**WHAT THE EXERCISE ASKS:** Would you output the entries below only from the line containing "run 2: critical" through the line containing "run 2: routing", exactly as they stand and with both ends included?

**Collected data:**
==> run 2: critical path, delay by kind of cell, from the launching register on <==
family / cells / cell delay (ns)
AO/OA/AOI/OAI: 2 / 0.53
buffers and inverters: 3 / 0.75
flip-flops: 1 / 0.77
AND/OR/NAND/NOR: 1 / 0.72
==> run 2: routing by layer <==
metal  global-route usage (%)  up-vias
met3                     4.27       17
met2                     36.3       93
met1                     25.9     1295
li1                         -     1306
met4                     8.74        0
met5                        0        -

---

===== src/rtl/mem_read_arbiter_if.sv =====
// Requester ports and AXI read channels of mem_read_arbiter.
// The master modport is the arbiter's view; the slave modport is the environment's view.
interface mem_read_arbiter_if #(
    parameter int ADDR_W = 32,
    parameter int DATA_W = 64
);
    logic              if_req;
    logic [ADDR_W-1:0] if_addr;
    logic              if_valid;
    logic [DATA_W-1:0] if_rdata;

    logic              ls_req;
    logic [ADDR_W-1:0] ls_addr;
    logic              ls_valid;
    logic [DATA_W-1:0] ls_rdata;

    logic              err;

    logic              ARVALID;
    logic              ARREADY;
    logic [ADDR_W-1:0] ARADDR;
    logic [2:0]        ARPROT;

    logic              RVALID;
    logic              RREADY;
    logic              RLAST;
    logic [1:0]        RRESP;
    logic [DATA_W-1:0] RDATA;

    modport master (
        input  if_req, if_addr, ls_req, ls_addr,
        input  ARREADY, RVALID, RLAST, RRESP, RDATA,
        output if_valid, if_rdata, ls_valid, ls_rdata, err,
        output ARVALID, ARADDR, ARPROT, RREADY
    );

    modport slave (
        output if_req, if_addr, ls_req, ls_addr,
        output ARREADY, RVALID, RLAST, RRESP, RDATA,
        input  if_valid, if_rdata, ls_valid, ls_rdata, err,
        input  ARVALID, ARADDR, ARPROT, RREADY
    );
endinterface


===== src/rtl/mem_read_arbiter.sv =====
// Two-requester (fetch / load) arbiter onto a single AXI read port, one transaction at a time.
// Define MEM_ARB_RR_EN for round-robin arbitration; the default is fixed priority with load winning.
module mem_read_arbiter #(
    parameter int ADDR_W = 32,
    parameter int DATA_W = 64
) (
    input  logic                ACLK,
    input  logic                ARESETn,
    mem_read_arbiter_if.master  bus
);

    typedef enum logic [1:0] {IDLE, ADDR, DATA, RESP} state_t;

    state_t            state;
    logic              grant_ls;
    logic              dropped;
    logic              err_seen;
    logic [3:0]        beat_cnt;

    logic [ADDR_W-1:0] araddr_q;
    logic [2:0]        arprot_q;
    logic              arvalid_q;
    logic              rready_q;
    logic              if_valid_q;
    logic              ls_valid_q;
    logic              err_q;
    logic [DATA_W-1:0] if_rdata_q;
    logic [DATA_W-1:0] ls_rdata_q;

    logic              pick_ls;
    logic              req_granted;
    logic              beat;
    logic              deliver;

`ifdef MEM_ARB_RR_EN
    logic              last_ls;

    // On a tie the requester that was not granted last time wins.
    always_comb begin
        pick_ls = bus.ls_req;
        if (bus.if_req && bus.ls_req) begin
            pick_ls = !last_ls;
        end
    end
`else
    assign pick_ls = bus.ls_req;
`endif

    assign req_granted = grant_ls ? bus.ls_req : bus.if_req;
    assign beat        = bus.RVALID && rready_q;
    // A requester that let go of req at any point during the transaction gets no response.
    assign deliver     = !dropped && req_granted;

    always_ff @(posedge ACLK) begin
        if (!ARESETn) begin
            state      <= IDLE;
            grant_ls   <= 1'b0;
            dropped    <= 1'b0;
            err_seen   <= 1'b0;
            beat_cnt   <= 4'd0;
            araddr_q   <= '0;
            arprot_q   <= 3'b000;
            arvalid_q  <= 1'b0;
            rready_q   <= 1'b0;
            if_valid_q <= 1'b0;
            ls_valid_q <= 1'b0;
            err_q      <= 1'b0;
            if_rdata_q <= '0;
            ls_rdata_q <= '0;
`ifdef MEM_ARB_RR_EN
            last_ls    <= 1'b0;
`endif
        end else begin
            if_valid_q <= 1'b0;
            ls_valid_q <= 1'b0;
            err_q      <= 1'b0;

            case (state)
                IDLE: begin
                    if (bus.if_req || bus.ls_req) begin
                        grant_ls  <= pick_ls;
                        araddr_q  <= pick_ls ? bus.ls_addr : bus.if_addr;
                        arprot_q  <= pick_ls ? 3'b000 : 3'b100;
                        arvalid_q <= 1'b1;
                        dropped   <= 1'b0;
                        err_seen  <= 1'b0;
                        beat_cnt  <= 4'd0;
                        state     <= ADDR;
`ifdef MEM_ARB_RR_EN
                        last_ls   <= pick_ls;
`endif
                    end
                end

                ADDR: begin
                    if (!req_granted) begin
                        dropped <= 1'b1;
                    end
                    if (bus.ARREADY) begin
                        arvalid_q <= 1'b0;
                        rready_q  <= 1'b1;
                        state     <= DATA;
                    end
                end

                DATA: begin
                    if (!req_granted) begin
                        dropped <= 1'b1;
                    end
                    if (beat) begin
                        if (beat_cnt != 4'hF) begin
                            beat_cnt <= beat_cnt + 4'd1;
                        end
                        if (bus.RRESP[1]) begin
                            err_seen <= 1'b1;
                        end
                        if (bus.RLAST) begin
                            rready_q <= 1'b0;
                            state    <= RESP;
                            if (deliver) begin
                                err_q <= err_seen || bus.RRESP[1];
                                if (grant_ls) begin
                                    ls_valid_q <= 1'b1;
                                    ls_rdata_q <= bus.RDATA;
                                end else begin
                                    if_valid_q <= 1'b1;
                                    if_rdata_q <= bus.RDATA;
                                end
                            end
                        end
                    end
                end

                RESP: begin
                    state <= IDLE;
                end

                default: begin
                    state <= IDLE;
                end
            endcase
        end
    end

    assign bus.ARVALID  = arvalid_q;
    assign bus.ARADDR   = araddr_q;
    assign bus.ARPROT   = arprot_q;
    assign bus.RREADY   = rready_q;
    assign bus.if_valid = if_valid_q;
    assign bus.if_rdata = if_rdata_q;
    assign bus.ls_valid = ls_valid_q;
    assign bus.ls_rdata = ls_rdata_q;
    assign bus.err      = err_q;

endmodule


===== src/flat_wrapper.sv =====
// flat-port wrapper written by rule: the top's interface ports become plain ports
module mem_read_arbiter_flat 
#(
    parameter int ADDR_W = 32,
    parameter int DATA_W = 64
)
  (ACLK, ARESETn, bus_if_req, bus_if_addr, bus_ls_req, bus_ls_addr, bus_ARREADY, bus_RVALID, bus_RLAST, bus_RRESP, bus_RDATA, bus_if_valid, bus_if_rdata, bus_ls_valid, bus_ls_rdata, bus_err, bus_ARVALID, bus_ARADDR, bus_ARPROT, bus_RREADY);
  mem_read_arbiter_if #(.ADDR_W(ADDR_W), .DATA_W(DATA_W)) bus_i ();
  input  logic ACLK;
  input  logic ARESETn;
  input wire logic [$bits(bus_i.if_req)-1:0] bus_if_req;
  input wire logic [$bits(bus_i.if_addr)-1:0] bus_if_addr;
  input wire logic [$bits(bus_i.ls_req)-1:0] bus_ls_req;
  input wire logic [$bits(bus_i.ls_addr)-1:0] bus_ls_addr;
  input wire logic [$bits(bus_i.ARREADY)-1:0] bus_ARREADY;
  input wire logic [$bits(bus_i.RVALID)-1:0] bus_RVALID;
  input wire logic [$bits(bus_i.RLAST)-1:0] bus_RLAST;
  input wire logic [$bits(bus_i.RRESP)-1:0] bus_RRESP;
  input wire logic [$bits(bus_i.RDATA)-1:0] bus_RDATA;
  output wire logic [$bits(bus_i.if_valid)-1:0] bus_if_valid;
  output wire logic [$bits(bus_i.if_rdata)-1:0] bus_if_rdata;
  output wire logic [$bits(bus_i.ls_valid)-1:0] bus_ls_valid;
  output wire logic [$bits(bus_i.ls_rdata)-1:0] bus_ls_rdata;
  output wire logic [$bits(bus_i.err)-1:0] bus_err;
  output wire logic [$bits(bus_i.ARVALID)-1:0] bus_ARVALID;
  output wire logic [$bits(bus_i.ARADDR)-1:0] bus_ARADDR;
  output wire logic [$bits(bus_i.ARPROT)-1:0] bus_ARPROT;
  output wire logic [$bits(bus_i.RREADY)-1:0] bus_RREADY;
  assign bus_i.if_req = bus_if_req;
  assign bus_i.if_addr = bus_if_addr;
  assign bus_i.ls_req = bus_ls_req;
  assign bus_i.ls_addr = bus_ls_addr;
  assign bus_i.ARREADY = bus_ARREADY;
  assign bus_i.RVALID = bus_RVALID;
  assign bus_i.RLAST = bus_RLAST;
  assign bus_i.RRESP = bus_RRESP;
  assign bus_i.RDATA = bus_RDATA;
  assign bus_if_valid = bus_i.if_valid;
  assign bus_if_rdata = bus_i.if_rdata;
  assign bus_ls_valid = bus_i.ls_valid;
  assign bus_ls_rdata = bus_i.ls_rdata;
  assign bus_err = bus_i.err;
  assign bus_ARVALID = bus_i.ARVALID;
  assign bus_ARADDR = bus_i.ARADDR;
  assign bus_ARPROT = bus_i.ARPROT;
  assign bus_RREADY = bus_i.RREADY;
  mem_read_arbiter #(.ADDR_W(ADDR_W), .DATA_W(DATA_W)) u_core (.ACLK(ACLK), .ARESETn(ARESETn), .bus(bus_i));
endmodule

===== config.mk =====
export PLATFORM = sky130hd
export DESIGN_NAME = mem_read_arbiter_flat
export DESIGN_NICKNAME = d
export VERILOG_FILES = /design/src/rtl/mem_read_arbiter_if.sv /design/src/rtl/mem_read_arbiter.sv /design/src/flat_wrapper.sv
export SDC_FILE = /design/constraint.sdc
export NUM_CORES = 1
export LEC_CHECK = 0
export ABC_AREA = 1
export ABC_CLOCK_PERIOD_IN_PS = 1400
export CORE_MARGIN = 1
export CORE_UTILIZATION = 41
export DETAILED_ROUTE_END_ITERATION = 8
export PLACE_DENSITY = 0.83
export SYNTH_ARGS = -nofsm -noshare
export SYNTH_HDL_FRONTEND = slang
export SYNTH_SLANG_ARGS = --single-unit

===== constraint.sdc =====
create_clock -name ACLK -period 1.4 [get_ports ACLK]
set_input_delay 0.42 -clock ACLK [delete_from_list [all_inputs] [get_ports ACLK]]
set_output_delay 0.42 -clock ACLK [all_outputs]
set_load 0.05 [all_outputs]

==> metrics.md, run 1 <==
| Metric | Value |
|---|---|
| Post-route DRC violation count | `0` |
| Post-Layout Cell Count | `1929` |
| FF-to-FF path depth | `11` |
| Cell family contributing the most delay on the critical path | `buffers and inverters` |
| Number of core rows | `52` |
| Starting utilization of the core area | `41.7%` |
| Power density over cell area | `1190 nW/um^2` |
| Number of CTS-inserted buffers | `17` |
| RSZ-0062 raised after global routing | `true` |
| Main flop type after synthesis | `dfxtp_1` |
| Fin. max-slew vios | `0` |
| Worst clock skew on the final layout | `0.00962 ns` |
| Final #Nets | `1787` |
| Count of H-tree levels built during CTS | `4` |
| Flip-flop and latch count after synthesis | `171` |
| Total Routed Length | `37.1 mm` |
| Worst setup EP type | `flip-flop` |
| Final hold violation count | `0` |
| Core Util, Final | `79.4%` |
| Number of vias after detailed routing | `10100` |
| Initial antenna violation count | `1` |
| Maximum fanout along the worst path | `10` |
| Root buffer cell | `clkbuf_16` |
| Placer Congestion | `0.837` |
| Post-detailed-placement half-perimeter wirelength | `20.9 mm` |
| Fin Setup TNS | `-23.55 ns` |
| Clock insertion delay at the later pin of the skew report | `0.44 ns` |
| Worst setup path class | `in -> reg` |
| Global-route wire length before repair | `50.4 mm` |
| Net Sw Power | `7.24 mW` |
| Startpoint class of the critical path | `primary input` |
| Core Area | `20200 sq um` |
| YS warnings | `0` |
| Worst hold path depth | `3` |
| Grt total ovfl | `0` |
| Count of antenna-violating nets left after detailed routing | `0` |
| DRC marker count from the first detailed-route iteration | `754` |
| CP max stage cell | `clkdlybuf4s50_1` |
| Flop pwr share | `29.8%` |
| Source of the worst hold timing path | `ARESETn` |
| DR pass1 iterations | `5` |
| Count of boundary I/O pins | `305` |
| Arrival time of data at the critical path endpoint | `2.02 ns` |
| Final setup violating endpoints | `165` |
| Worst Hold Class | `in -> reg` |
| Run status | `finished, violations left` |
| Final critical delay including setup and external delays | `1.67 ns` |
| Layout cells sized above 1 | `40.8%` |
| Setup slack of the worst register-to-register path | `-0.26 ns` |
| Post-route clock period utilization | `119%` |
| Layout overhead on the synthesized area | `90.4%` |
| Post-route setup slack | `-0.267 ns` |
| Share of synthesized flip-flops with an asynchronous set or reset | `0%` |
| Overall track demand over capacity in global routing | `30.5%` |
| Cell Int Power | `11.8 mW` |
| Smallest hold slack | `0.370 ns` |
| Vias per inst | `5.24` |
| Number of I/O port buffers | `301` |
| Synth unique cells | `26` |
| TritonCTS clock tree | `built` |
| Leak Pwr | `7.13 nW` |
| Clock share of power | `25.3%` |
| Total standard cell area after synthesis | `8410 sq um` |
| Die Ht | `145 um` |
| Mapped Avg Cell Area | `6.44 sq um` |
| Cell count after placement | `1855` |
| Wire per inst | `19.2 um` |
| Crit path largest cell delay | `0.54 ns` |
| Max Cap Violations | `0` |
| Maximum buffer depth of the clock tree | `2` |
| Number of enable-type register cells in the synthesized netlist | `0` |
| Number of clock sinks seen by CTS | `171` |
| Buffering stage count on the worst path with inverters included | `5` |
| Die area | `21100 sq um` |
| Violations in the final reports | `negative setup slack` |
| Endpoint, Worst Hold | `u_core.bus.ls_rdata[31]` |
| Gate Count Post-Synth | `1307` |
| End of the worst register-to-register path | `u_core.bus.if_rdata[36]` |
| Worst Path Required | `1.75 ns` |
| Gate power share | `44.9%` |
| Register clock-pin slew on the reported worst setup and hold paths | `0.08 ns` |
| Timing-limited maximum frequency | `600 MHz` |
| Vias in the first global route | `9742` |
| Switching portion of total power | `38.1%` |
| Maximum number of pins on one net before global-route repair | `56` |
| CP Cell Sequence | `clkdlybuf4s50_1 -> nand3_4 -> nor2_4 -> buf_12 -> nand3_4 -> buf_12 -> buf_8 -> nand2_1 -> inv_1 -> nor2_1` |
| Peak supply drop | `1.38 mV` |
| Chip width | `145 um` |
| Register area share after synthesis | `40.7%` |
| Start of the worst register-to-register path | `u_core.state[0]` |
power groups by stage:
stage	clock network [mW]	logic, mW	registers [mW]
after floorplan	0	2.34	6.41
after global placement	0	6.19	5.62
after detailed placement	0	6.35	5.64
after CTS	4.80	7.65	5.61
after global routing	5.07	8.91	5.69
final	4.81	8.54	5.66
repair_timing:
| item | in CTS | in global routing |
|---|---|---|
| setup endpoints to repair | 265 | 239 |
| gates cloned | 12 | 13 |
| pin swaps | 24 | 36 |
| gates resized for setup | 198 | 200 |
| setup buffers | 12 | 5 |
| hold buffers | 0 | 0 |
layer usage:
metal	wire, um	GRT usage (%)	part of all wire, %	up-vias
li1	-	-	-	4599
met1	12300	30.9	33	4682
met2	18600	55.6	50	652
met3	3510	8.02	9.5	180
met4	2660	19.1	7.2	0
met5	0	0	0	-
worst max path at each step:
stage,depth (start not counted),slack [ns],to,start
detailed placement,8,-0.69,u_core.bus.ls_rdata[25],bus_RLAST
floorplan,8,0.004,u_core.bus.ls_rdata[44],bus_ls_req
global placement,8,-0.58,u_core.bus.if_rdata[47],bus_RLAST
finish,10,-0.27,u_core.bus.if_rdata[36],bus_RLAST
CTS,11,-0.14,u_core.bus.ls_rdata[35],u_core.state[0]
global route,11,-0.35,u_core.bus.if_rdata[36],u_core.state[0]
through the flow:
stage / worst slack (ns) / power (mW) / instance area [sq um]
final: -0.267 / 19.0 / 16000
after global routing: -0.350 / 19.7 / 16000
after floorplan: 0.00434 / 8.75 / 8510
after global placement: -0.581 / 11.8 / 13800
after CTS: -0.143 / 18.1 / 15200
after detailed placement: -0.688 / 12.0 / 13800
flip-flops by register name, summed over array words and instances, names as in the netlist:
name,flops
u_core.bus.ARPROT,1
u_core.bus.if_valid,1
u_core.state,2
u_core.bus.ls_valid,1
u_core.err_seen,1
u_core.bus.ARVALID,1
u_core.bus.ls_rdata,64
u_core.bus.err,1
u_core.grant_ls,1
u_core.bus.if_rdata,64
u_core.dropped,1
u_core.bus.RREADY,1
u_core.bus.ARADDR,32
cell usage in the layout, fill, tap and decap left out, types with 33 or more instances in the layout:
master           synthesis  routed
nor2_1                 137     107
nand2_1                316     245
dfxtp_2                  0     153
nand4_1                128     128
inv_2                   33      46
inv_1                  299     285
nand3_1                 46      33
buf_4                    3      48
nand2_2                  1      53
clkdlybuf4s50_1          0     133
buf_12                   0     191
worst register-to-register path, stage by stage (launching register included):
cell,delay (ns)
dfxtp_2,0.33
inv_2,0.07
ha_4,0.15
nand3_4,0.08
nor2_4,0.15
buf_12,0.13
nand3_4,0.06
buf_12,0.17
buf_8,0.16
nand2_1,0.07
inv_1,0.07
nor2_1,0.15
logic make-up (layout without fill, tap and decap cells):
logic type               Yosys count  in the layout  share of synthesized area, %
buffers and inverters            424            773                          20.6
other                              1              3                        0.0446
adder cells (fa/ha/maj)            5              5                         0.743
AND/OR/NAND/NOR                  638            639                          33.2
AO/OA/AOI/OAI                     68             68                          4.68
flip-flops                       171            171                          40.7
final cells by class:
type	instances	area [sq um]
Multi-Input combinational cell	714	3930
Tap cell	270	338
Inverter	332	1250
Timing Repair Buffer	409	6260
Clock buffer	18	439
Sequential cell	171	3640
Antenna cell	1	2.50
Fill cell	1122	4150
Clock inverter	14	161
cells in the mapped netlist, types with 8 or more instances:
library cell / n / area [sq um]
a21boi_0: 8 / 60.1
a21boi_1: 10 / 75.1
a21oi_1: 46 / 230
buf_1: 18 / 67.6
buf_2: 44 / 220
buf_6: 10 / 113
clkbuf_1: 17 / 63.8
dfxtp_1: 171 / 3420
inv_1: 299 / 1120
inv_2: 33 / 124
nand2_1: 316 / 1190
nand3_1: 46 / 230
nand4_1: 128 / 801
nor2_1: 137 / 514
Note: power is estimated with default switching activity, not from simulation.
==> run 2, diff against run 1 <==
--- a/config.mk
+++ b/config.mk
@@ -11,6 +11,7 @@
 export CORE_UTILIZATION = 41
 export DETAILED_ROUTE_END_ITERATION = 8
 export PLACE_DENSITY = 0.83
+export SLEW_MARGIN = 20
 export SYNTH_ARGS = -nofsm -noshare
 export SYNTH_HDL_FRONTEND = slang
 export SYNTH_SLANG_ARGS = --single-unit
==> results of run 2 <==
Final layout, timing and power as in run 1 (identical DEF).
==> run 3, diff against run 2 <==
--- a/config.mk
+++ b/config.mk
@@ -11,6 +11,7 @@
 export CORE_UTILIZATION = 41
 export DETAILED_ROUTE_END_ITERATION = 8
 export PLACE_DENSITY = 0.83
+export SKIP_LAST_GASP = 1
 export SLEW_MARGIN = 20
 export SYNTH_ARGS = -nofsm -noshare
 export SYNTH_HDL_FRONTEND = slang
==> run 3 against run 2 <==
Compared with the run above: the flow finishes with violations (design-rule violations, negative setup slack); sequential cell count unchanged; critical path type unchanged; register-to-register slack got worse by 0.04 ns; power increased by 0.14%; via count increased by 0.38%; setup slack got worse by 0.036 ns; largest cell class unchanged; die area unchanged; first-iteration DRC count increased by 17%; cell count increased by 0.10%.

**TASK RESULT:**
==> run 2: critical path, delay by kind of cell, from the launching register on <==
family / cells / cell delay (ns)
AO/OA/AOI/OAI: 2 / 0.53
buffers and inverters: 3 / 0.75
flip-flops: 1 / 0.77
AND/OR/NAND/NOR: 1 / 0.72
==> run 2: routing by layer <==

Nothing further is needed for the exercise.